A humanidade não é um estado a que se ascenda. É uma dignidade que se conquista.

..seguir sem vacilar. e não olhar atrás.


E eram tantos os pensamentos que me subiam à cabeça ao mesmo tempo, e voltavam a descer, quem sabe se da pouca força que tinham para se manter de pé ou a quererem se esconder debaixo da mesa. A começar a semana, deu-me para fazer um apanhado do que me estava a acontecer. Era fundamental reflectir naquele momento, apesar de não me conseguir concentrar em nada. Se não reflectisse, atirava-me de cabeça, na certa. O que até nem era má ideia. Só queria estar mais seguro de qu era uma boa opção, já que estava de acordo com a minha vontade. Muita vontade!
Bem, se havia coisa que ministrava com mestria, era a capacidade de gerir as minhas emoções perante uma determinada situação. Até por incrível que pareça, até estava calmo, o que não era um problema. Era normal. O problema sim, é que estava calmamente inseguro. Era uma semana difícil para mim. Complicada de gerir. E por mexeres tanto ou tão pouco comigo, sentia todas as áreas da minha vida em simultâneo. Isto sim, era um grande problema. Logo eu que tinha várias caras, que não assinava sempre a mesma assinatura… Enfim, eu que mostrava tudo menos a verdade. Era preocupante a forma como mexias comigo; ao ponto de me fazer crer que ser honesto era uma hipótese a ponderar. Cheguei a sentir várias vezes e de vários jeitos, uma vontade enorme de dar a cara.

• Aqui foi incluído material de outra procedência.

<file path="config.mk">
export PLATFORM = sky130hd
export DESIGN_NAME = hls_quicksort_main
export DESIGN_NICKNAME = d
export VERILOG_FILES = /design/src/rtl/qsort_pkg.sv /design/src/rtl/qsort_stack.sv /design/src/rtl/hls_quicksort_main.sv
export SDC_FILE = /design/constraint.sdc
export NUM_CORES = 1
export LEC_CHECK = 0
export CAP_MARGIN = 20
export CELL_PAD_IN_SITES_DETAIL_PLACEMENT = 0
export CELL_PAD_IN_SITES_GLOBAL_PLACEMENT = 1
export CORE_ASPECT_RATIO = 1.1
export CORE_MARGIN = 2
export CORE_UTILIZATION = 48
export DETAILED_ROUTE_END_ITERATION = 7
export GPL_TIMING_DRIVEN = 0
export PLACE_DENSITY = 0.86
export SYNTH_ARGS = -nofsm -noshare
export SYNTH_HDL_FRONTEND = slang
export SYNTH_SLANG_ARGS = --single-unit
</file>
<file path="constraint.sdc">
create_clock -name clock -period 6.5 [get_ports clock]
set_clock_uncertainty 0.15 [all_clocks]
set_input_delay 0.65 -clock clock [delete_from_list [all_inputs] [get_ports clock]]
set_output_delay 0.65 -clock clock [all_outputs]
set_load 0.02 [all_outputs]
</file>
<file path="src/rtl/qsort_pkg.sv">
// Shared types, sizes and the power-on contents of the 16-byte array for
// the in-place quicksort accelerator.
package qsort_pkg;

    localparam int N         = 16;
    localparam int DATA_W    = 8;
    localparam int IDX_W     = 5;
    localparam int CH_ADDR_W = 7;

    typedef logic signed [IDX_W-1:0]  idx_t;
    typedef logic signed [DATA_W-1:0] data_t;

    typedef enum logic [2:0] {
        ST_IDLE,
        ST_POP,
        ST_SCAN,
        ST_PIVOT,
        ST_DONE
    } qsort_state_e;

    function automatic data_t init_byte(input logic [3:0] k);
        case (k)
            4'd0:    return 8'sd23;
            4'd1:    return -8'sd5;
            4'd2:    return 8'sd100;
            4'd3:    return 8'sh80;
            4'd4:    return 8'sd0;
            4'd5:    return 8'sd127;
            4'd6:    return -8'sd77;
            4'd7:    return 8'sd42;
            4'd8:    return 8'sd7;
            4'd9:    return -8'sd1;
            4'd10:   return 8'sd55;
            4'd11:   return 8'sd7;
            4'd12:   return -8'sd30;
            4'd13:   return 8'sd88;
            4'd14:   return 8'sd3;
            default: return -8'sd64;
        endcase
    endfunction

endpackage

</file>
<file path="src/rtl/qsort_stack.sv">
// LIFO of (lo,hi) partition ranges, depth 16. A second entry can be pushed in
// the same cycle (push2); entries that do not fit are dropped.
module qsort_stack
    import qsort_pkg::*;
(
    input  logic clock,
    input  logic reset,
    input  logic push,
    input  logic push2,
    input  logic pop,
    input  idx_t lo_a,
    input  idx_t hi_a,
    input  idx_t lo_b,
    input  idx_t hi_b,
    output idx_t top_lo,
    output idx_t top_hi,
    output logic empty
);

    idx_t       lo_mem [N];
    idx_t       hi_mem [N];
    logic [4:0] cnt;
    logic [4:0] n_acc;
    logic [3:0] top_idx;
    logic [3:0] next_idx;

    // cnt==16 wraps top_idx to 15, which is the correct top slot
    assign top_idx  = cnt[3:0] - 4'd1;
    assign next_idx = cnt[3:0] + 4'd1;
    assign empty    = (cnt == 5'd0);
    assign top_lo   = lo_mem[top_idx];
    assign top_hi   = hi_mem[top_idx];

    always_comb begin
        n_acc = 5'd0;
        if (push && cnt != 5'd16) begin
            n_acc = (push2 && cnt != 5'd15) ? 5'd2 : 5'd1;
        end
    end

    always_ff @(posedge clock) begin
        if (push && cnt != 5'd16) begin
            lo_mem[cnt[3:0]] <= lo_a;
            hi_mem[cnt[3:0]] <= hi_a;
        end
        if (push && push2 && cnt < 5'd15) begin
            lo_mem[next_idx] <= lo_b;
            hi_mem[next_idx] <= hi_b;
        end
    end

    always_ff @(posedge clock or negedge reset) begin
        if (!reset) begin
            cnt <= '0;
        end else if (pop && !empty) begin
            cnt <= cnt - 5'd1;
        end else begin
            cnt <= cnt + n_acc;
        end
    end

endmodule

</file>
<file path="src/rtl/hls_quicksort_main.sv">
// Iterative Lomuto quicksort over a 16-entry signed byte array held in flops.
// Host byte access through the slave port is built only with SLAVE_PORT_EN.
module hls_quicksort_main
    import qsort_pkg::*;
#(
    parameter int MEM_var_28860_28869 = 32,
    parameter int MEM_var_29121_28866 = 32
) (
    input  logic        clock,
    input  logic        reset,
    input  logic        start_port,
    input  logic [1:0]  S_oe_ram,
    input  logic [1:0]  S_we_ram,
    input  logic [13:0] S_addr_ram,
    input  logic [15:0] S_Wdata_ram,
    input  logic [7:0]  S_data_ram_size,
    input  logic [15:0] M_Rdata_ram,
    input  logic [1:0]  M_DataRdy,
    output logic        done_port,
    output logic [15:0] Sout_Rdata_ram,
    output logic [1:0]  Sout_DataRdy,
    output logic [1:0]  Mout_oe_ram,
    output logic [1:0]  Mout_we_ram,
    output logic [13:0] Mout_addr_ram,
    output logic [15:0] Mout_Wdata_ram,
    output logic [7:0]  Mout_data_ram_size
);

    qsort_state_e state_q, state_d;
    data_t        mem [N];
    idx_t         lo_q, hi_q, i_q, j_q;
    data_t        pivot_q;
    logic         scan_less;
    logic         swap_en;
    logic [3:0]   swap_x, swap_y;

    logic st_push, st_push2, st_pop, st_empty;
    idx_t st_lo_a, st_hi_a, st_lo_b, st_hi_b, st_top_lo, st_top_hi;

    qsort_stack u_stack (
        .clock  (clock),
        .reset  (reset),
        .push   (st_push),
        .push2  (st_push2),
        .pop    (st_pop),
        .lo_a   (st_lo_a),
        .hi_a   (st_hi_a),
        .lo_b   (st_lo_b),
        .hi_b   (st_hi_b),
        .top_lo (st_top_lo),
        .top_hi (st_top_hi),
        .empty  (st_empty)
    );

    assign scan_less = mem[j_q[3:0]] < pivot_q;

    always_ff @(posedge clock or negedge reset) begin
        if (!reset) state_q <= ST_IDLE;
        else        state_q <= state_d;
    end

    always_comb begin
        state_d   = state_q;
        st_push   = 1'b0;
        st_push2  = 1'b0;
        st_pop    = 1'b0;
        st_lo_a   = lo_q;
        st_hi_a   = hi_q;
        st_lo_b   = lo_q;
        st_hi_b   = hi_q;
        swap_en   = 1'b0;
        swap_x    = i_q[3:0];
        swap_y    = j_q[3:0];
        done_port = 1'b0;
        case (state_q)
            ST_IDLE: begin
                if (start_port) begin
                    st_push = 1'b1;
                    st_lo_a = '0;
                    st_hi_a = idx_t'(N - 1);
                    state_d = ST_POP;
                end
            end
            ST_POP: begin
                if (st_empty) begin
                    state_d = ST_DONE;
                end else begin
                    st_pop  = 1'b1;
                    state_d = (st_top_lo >= st_top_hi) ? ST_POP : ST_SCAN;
                end
            end
            ST_SCAN: begin
                swap_en = scan_less;
                if (j_q + 5'sd1 == hi_q) state_d = ST_PIVOT;
            end
            ST_PIVOT: begin
                swap_en  = 1'b1;
                swap_y   = hi_q[3:0];
                st_push  = 1'b1;
                st_push2 = 1'b1;
                st_lo_a  = lo_q;
                st_hi_a  = i_q - 5'sd1;
                // i==15 would wrap i+1 to -16; (hi,hi) is the same empty range
                st_lo_b  = (i_q == hi_q) ? hi_q : i_q + 5'sd1;
                st_hi_b  = hi_q;
                state_d  = ST_POP;
            end
            ST_DONE: begin
                done_port = 1'b1;
                state_d   = ST_IDLE;
            end
            default: state_d = ST_IDLE;
        endcase
    end

    always_ff @(posedge clock or negedge reset) begin
        if (!reset) begin
            lo_q    <= '0;
            hi_q    <= '0;
            i_q     <= '0;
            j_q     <= '0;
            pivot_q <= '0;
        end else begin
            case (state_q)
                ST_POP: begin
                    if (!st_empty) begin
                        lo_q    <= st_top_lo;
                        hi_q    <= st_top_hi;
                        i_q     <= st_top_lo;
                        j_q     <= st_top_lo;
                        pivot_q <= mem[st_top_hi[3:0]];
                    end
                end
                ST_SCAN: begin
                    j_q <= j_q + 5'sd1;
                    if (scan_less) i_q <= i_q + 5'sd1;
                end
                default: ;
            endcase
        end
    end

`ifdef SLAVE_PORT_EN
    localparam logic [CH_ADDR_W-1:0] BASE = CH_ADDR_W'(MEM_var_28860_28869);

    logic [CH_ADDR_W-1:0] ch_addr [2];
    logic [CH_ADDR_W-1:0] ch_rel  [2];
    data_t                ch_wdata[2];
    data_t                rdata_q [2];
    logic [1:0]           ch_hit, ch_wr, rdy_q;

    always_comb begin
        for (int c = 0; c < 2; c++) begin
            ch_addr[c]  = S_addr_ram[c*CH_ADDR_W +: CH_ADDR_W];
            ch_rel[c]   = ch_addr[c] - BASE;
            ch_hit[c]   = (ch_addr[c] >= BASE) && (ch_rel[c] < CH_ADDR_W'(N));
            ch_wdata[c] = S_Wdata_ram[c*DATA_W +: DATA_W];
            // writes during a sort are acknowledged but never land
            ch_wr[c]    = ch_hit[c] && S_we_ram[c] && (state_q == ST_IDLE)
                          && (S_data_ram_size[c*4 +: 4] == 4'd8);
        end
    end

    always_ff @(posedge clock or negedge reset) begin
        if (!reset) begin
            rdy_q      <= '0;
            rdata_q[0] <= '0;
            rdata_q[1] <= '0;
        end else begin
            for (int c = 0; c < 2; c++) begin
                rdy_q[c]   <= ch_hit[c] && (S_oe_ram[c] || S_we_ram[c]);
                rdata_q[c] <= (ch_hit[c] && S_oe_ram[c]) ? mem[ch_rel[c][3:0]] : '0;
            end
        end
    end

    assign Sout_DataRdy   = rdy_q;
    assign Sout_Rdata_ram = {rdata_q[1], rdata_q[0]};

    logic unused_inputs;
    assign unused_inputs = ^{M_Rdata_ram, M_DataRdy, (MEM_var_29121_28866 != 0)};
`else
    assign Sout_DataRdy   = '0;
    assign Sout_Rdata_ram = '0;

    logic unused_inputs;
    assign unused_inputs = ^{M_Rdata_ram, M_DataRdy, S_oe_ram, S_we_ram, S_addr_ram,
                             S_Wdata_ram, S_data_ram_size, (MEM_var_29121_28866 != 0)};
`endif

    always_ff @(posedge clock or negedge reset) begin
        if (!reset) begin
            for (int k = 0; k < N; k++) mem[k] <= init_byte(4'(k));
        end else begin
            if (swap_en) begin
                mem[swap_x] <= mem[swap_y];
                mem[swap_y] <= mem[swap_x];
            end
`ifdef SLAVE_PORT_EN
            // channel1 is applied last so it wins a same-byte collision
            for (int c = 0; c < 2; c++) begin
                if (ch_wr[c]) mem[ch_rel[c][3:0]] <= ch_wdata[c];
            end
`endif
        end
    end

    assign Mout_oe_ram        = '0;
    assign Mout_we_ram        = '0;
    assign Mout_addr_ram      = '0;
    assign Mout_Wdata_ram     = '0;
    assign Mout_data_ram_size = '0;

endmodule

</file>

Decididamente, o impacto que tinhas na minha vida, à qual, ou se era indiferente ou se desejava tanto, era tal que me deixei levar enquanto percebia como é que tu tinhas conseguido arrumar a casa doutro jeito.

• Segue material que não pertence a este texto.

==> config.mk <==
export PLATFORM = sky130hd
export DESIGN_NAME = otp_stream_ctrl
export DESIGN_NICKNAME = d
export VERILOG_FILES = /design/src/rtl/otp_stream_ctrl.sv
export SDC_FILE = /design/constraint.sdc
export NUM_CORES = 1
export LEC_CHECK = 0
export ABC_AREA = 1
export CORE_UTILIZATION = 30
export CTS_CLUSTER_SIZE = 16
export DETAILED_ROUTE_END_ITERATION = 7
export GPL_ROUTABILITY_DRIVEN = 1
export PLACE_DENSITY_LB_ADDON = 0.05
export REMOVE_ABC_BUFFERS = 1
export SYNTH_ARGS = -nofsm -noshare
export SYNTH_HDL_FRONTEND = slang
export SYNTH_SLANG_ARGS = --single-unit
==> constraint.sdc <==
create_clock -name clk -period 1.7 [get_ports clk]
set_input_delay 0.51 -clock clk [delete_from_list [all_inputs] [get_ports clk]]
set_output_delay 0.51 -clock clk [all_outputs]
set_load 0.005 [all_outputs]
==> src/rtl/otp_stream_ctrl.sv <==
// OTP key-stream controller: seeds the key shifter, arbitrates two requesters and returns data ^ key.
// Optional build macro OTP_CTRL_ROUND_ROBIN_EN selects round-robin arbitration (default: fixed priority).
`ifndef MSG_SIZE
`define MSG_SIZE 32
`endif

module otp_stream_ctrl #(
  parameter int REKEY_LIMIT = 16
) (
  input  logic                 clk,
  input  logic                 reset,
  input  logic                 seed_valid,
  input  logic [7:0]           seed,
  output logic                 seed_ready,
  input  logic                 req0_valid,
  input  logic [`MSG_SIZE-1:0] req0_data,
  output logic                 req0_ready,
  input  logic                 req1_valid,
  input  logic [`MSG_SIZE-1:0] req1_data,
  output logic                 req1_ready,
  output logic                 out_valid,
  output logic [`MSG_SIZE-1:0] out_data,
  output logic                 out_id,
  input  logic                 out_ready,
  output logic                 key_load,
  output logic [7:0]           key_seed,
  output logic                 key_shift,
  input  logic [`MSG_SIZE-1:0] key_in,
  output logic                 rekey_needed,
  output logic                 busy
);

  localparam int CW = $clog2(REKEY_LIMIT + 1);

  typedef enum logic [2:0] {
    IDLE, LOAD, SETTLE, READY, OUT, SHIFT, EXHAUSTED
  } state_e;

  state_e                 state_q, state_d;
  logic [7:0]             key_seed_q, key_seed_d;
  logic [`MSG_SIZE-1:0]   out_data_q, out_data_d;
  logic                   out_id_q, out_id_d;
  logic [CW-1:0]          msg_count_q, msg_count_d;
  logic                   seed_hs, req_hs, grant0, grant1, tie_to_1;

`ifdef OTP_CTRL_ROUND_ROBIN_EN
  logic last_grant_q, last_grant_d;

  // Resets to 1 so requester 0 wins the very first tie.
  always_ff @(posedge clk or negedge reset) begin
    if (!reset) last_grant_q <= 1'b1;
    else        last_grant_q <= last_grant_d;
  end

  always_comb begin
    last_grant_d = last_grant_q;
    if (req_hs) last_grant_d = req1_ready;
  end

  assign tie_to_1 = ~last_grant_q;
`else
  assign tie_to_1 = 1'b0;
`endif

  always_ff @(posedge clk or negedge reset) begin
    if (!reset) begin
      state_q     <= IDLE;
      key_seed_q  <= '0;
      out_data_q  <= '0;
      out_id_q    <= 1'b0;
      msg_count_q <= '0;
    end else begin
      state_q     <= state_d;
      key_seed_q  <= key_seed_d;
      out_data_q  <= out_data_d;
      out_id_q    <= out_id_d;
      msg_count_q <= msg_count_d;
    end
  end

  // A pending seed in READY suppresses all grants so the reload wins cleanly.
  always_comb begin
    seed_ready = (state_q == IDLE) || (state_q == READY) || (state_q == EXHAUSTED);
    seed_hs    = seed_ready && seed_valid;
    grant1     = req1_valid && (!req0_valid || tie_to_1);
    grant0     = req0_valid && !grant1;
    req0_ready = (state_q == READY) && !seed_valid && grant0;
    req1_ready = (state_q == READY) && !seed_valid && grant1;
    req_hs     = (req0_ready && req0_valid) || (req1_ready && req1_valid);
  end

  always_comb begin
    state_d     = state_q;
    key_seed_d  = key_seed_q;
    out_data_d  = out_data_q;
    out_id_d    = out_id_q;
    msg_count_d = msg_count_q;
    unique case (state_q)
      IDLE, EXHAUSTED: if (seed_hs) state_d = LOAD;
      LOAD:            state_d = SETTLE;
      SETTLE:          state_d = READY;
      READY: begin
        if (seed_hs) begin
          state_d = LOAD;
        end else if (req_hs) begin
          state_d    = OUT;
          out_data_d = req1_ready ? (req1_data ^ key_in) : (req0_data ^ key_in);
          out_id_d   = req1_ready;
        end
      end
      OUT:             if (out_ready) state_d = SHIFT;
      SHIFT: begin
        msg_count_d = msg_count_q + CW'(1);
        state_d     = (msg_count_d == CW'(REKEY_LIMIT)) ? EXHAUSTED : READY;
      end
      default:         state_d = IDLE;
    endcase
    if (seed_hs) begin
      key_seed_d  = seed;
      msg_count_d = '0;
    end
  end

  assign out_valid    = (state_q == OUT);
  assign out_data     = out_data_q;
  assign out_id       = out_id_q;
  assign key_load     = (state_q == LOAD);
  assign key_shift    = (state_q == SHIFT);
  assign key_seed     = key_seed_q;
  assign rekey_needed = (state_q == EXHAUSTED);
  assign busy         = (state_q == LOAD) || (state_q == SETTLE) ||
                        (state_q == OUT)  || (state_q == SHIFT);

endmodule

Sentia coisas novas, das quais se destacava a sensação de estar a ir no caminho certo, desta vez não aos , mas a direito. Daí não te querer perder. Não querer acordar de manhã a ler sózinho um bilhete a pedir-me para ser feliz! Não me conseguia perceber. Pela primeira vez tinha perdido um caso para o qual me tinha preparado mais que bem. Só a possibilidade de conjugar a minha desonestidade e os meus esquemas, com a tua transparência e a tua influência me agradava. Explica então o meu esquema inicial, tentar dar-te a volta e fazer-te acreditar que eras capaz de muito mais do que tinhas feito até ali. Como quem diz, … Um mudo !
Queria jogar tudo pra trás das costas para que aquilo resultasse, mas ao mesmo tempo queria ficar com o que eu lhe tinha chamado, o meu jeito de ser. Afinal não quis assim com tanta força.
Apenas me esqueci que o meu jeito de ser não era compatível com o teu, se os dois se cruzassem para seguirem juntos…
Aí me veio à ideia o que d´antes fazia de céu na minha sala: Falta-me ser sincero, mas sinceramente não sinto falta de tal coisa.
Precisava que decifrasses o que eu não vi. Que escutasses o que eu não disse. Que lesses o livro que eu nao escrevi. Precisava que ouvisses o que Deus me respondia quando lhe pedia, “Faz de mim Senhor, um vazo novo”!